Replay captured USB packets from .pcap file.
Project description
# usbrply
Convert a .pcap file (captured USB packets) to Python or C code that replays the captured USB commands.
Supported packet sources are: * Linux Wireshark (via usbmon) * Windows Wireshark (via USBPcap)
Supported output formats are: * libusb Python (primary) * (libusb C: fixme) * (Linux Kernel C: fixme) * JSON
Example applications: * Rapidly reverse engineer and re-implement USB protocols * Record a proprietary Windows programming sequence and replay on an embedded Linux device * Snoop USB-serial packets
Questions? Please reach out on github or join #usbrply on Freenode IRC
# Installation Its currenlty only tested under Ubuntu Linux, but probably works under Windows. If someone sends instructions I’ll add them here
` # Do one of these # Easier to setup, but slower sudo pip install python-pcapng # Much faster, but no longer maintained sudo apt-get install -y python-libpcap git clone https://github.com/JohnDMcMaster/usbrply.git cd usbrply sudo python setup.py install `
# Sample workflows
Sample workflow for capturing Windows traffic and replaying traffic in Python: * Install Wireshark. Make sure you install the USBPcap library * Start Wireshark * Connect USB device to computer * Start catpure * Start your application, do your thing, etc to generate packets * Close application * Stop capture * Save capture. Save in pcap-ng format (either should work) * Close Wireshark * Run: “usbrply –device-hi -p my.pcapng >replay.py” * Linux: run “python replay.py” * Verify expected device behavior. Did an LED blink? Did you get expected data back?

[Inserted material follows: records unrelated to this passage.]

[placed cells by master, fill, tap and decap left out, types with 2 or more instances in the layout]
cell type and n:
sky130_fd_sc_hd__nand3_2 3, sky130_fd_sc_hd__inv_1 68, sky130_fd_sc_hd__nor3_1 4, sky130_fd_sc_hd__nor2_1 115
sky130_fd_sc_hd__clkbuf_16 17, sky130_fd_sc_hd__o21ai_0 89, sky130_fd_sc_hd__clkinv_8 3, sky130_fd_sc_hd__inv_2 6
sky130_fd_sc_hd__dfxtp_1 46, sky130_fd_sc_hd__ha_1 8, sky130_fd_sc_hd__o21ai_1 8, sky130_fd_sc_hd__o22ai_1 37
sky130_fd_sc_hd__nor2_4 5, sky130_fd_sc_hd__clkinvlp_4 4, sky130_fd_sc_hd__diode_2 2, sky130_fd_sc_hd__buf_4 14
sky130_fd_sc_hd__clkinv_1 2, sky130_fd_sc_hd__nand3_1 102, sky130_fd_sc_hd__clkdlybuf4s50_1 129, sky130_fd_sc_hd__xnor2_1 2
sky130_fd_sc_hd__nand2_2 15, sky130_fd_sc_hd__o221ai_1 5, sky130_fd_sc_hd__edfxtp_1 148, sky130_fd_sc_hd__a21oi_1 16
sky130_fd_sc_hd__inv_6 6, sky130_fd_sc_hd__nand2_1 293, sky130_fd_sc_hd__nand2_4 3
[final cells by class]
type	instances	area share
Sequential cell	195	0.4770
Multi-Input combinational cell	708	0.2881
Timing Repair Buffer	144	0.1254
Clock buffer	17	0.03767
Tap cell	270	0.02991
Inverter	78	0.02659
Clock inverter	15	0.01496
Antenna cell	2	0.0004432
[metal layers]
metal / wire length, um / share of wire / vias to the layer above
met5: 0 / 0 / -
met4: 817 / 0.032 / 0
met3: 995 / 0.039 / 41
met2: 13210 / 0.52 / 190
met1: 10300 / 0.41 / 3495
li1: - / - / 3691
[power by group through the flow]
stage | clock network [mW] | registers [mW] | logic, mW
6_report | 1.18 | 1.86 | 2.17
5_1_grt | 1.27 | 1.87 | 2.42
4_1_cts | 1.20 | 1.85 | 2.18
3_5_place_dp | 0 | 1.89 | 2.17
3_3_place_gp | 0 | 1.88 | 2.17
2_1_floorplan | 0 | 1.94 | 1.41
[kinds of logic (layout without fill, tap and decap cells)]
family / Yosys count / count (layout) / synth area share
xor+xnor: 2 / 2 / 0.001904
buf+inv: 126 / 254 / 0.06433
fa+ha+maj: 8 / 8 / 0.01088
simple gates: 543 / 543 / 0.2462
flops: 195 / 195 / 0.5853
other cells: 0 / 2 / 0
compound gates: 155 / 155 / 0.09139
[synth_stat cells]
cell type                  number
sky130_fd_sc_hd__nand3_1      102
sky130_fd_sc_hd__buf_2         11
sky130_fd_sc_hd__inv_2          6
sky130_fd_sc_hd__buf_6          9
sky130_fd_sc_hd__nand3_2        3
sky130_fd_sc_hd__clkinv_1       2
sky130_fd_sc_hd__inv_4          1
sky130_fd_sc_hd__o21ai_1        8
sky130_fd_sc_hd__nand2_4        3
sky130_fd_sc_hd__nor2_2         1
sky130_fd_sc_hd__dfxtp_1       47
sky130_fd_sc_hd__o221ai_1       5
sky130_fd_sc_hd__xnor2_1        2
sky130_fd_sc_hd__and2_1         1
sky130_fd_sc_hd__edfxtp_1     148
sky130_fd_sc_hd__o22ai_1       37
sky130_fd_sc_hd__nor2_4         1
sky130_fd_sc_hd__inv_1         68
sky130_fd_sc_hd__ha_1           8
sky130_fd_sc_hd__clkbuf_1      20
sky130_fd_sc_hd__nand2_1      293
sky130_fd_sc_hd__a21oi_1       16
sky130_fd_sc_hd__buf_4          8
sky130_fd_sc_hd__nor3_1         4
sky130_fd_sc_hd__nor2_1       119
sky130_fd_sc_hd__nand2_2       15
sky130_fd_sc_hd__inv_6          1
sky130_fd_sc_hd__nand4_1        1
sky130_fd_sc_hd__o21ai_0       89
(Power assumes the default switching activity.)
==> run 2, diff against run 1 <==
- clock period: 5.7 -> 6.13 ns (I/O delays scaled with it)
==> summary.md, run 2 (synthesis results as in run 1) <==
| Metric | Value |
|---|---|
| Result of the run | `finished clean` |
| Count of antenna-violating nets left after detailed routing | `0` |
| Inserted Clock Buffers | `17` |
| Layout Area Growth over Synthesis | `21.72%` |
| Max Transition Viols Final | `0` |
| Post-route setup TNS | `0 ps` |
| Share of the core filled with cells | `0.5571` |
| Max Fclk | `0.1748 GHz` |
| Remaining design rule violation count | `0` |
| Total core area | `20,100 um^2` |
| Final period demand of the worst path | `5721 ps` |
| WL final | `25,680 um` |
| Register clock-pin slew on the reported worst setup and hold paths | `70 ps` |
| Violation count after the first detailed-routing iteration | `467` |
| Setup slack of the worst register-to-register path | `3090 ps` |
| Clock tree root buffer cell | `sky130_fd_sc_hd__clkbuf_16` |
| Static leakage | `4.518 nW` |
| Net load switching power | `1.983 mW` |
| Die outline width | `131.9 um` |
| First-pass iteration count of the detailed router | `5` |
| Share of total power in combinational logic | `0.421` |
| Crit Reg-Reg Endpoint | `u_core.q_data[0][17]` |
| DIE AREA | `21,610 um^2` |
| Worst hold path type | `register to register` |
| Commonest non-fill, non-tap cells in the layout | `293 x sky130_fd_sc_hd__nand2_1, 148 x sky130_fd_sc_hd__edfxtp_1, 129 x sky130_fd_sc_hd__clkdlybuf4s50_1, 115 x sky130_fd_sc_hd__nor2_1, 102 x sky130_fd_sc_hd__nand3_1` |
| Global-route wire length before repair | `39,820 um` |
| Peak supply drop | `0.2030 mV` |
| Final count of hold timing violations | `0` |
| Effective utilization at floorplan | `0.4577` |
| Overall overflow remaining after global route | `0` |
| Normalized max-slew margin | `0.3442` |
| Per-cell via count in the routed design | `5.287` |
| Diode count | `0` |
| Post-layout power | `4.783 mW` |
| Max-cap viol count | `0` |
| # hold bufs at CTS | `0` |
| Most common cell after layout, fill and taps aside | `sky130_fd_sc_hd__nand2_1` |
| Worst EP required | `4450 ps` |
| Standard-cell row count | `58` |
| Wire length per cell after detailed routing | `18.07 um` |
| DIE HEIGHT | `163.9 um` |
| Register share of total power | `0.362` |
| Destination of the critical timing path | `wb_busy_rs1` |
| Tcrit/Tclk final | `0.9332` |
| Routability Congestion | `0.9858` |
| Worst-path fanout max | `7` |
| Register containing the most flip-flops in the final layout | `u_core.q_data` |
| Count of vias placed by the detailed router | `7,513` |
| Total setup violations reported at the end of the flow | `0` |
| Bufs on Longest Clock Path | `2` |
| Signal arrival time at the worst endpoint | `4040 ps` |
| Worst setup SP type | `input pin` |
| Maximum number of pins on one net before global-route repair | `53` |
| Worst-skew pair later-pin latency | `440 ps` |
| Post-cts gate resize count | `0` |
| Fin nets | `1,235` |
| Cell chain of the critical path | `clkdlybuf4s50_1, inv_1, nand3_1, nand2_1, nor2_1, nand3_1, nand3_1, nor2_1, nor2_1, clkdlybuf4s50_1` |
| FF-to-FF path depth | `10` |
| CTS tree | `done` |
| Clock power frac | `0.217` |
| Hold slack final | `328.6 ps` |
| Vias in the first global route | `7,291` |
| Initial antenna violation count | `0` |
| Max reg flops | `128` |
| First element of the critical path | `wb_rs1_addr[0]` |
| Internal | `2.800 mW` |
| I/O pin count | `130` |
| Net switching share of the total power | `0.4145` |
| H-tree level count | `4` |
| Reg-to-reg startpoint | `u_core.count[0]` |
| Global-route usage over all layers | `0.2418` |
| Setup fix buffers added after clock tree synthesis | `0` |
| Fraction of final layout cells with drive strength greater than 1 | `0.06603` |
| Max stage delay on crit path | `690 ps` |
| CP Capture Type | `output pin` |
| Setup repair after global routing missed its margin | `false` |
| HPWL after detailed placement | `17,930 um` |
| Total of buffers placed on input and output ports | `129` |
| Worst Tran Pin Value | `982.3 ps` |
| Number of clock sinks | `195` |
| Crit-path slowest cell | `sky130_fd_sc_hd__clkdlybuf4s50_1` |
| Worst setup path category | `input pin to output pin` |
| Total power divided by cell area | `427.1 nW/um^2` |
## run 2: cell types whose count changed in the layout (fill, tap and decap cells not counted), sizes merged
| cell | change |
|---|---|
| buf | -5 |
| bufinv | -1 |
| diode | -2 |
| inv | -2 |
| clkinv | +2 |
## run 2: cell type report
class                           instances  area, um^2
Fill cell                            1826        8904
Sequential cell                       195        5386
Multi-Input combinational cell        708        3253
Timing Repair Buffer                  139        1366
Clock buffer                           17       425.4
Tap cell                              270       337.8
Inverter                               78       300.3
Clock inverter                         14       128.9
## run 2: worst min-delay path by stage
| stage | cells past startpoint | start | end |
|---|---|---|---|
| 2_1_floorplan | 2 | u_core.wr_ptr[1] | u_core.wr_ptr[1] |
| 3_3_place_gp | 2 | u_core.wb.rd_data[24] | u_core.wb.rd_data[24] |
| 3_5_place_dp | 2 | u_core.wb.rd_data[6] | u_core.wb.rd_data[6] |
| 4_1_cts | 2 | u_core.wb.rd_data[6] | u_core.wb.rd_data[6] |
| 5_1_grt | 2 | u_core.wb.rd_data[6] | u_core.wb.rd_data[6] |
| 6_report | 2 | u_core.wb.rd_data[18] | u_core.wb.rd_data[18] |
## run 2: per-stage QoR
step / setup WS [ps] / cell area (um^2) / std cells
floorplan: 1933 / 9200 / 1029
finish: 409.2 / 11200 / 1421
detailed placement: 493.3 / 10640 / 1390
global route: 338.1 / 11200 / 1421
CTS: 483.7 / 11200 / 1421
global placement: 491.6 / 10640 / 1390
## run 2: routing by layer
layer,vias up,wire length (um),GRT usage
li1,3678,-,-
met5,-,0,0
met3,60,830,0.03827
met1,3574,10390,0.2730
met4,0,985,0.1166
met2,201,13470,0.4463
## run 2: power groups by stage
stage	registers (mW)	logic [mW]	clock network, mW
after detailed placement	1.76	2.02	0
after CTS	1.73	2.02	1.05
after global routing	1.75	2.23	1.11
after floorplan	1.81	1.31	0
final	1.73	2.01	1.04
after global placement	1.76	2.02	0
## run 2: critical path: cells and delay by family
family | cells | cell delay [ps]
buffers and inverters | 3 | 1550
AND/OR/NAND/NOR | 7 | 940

Sample workflow for capturing Windows VM traffic from Linux host and replaying traffic in Python: * Example: program a Xilinx dev board under Linux without knowing anything about the JTAG adapter USB protocol * Linux: Install Wireshark * Linux: Enable usbmon so Wireshark can capture USB (sudo modprobe usbmon, see http://wiki.wireshark.org/CaptureSetup/USB) * Linux: Boot Windows VM (ie through VMWare) * Linux: Start Wireshark. Make sure you have USB permissions (ie you may need to sudo) * Connect USB device to computer * Linux: use lsusb to determine which device bus is on. Try to choose a bus (port) with no other devices * Linux: start catpure on bus from above * Linux: attach USB device to Windows guest * Windows: start your application, do your thing, etc to generate packets * Linux: stop capture * Linux: save capture. Save in pcap-ng format (either should work) * Linux: run: “usbrply –device-hi -p my.pcapng >replay.py” * Linux: detatch USB device from Windows guest * Linux: run “python replay.py” * Verify expected device behavior. Did an LED blink? Did you get expected data back?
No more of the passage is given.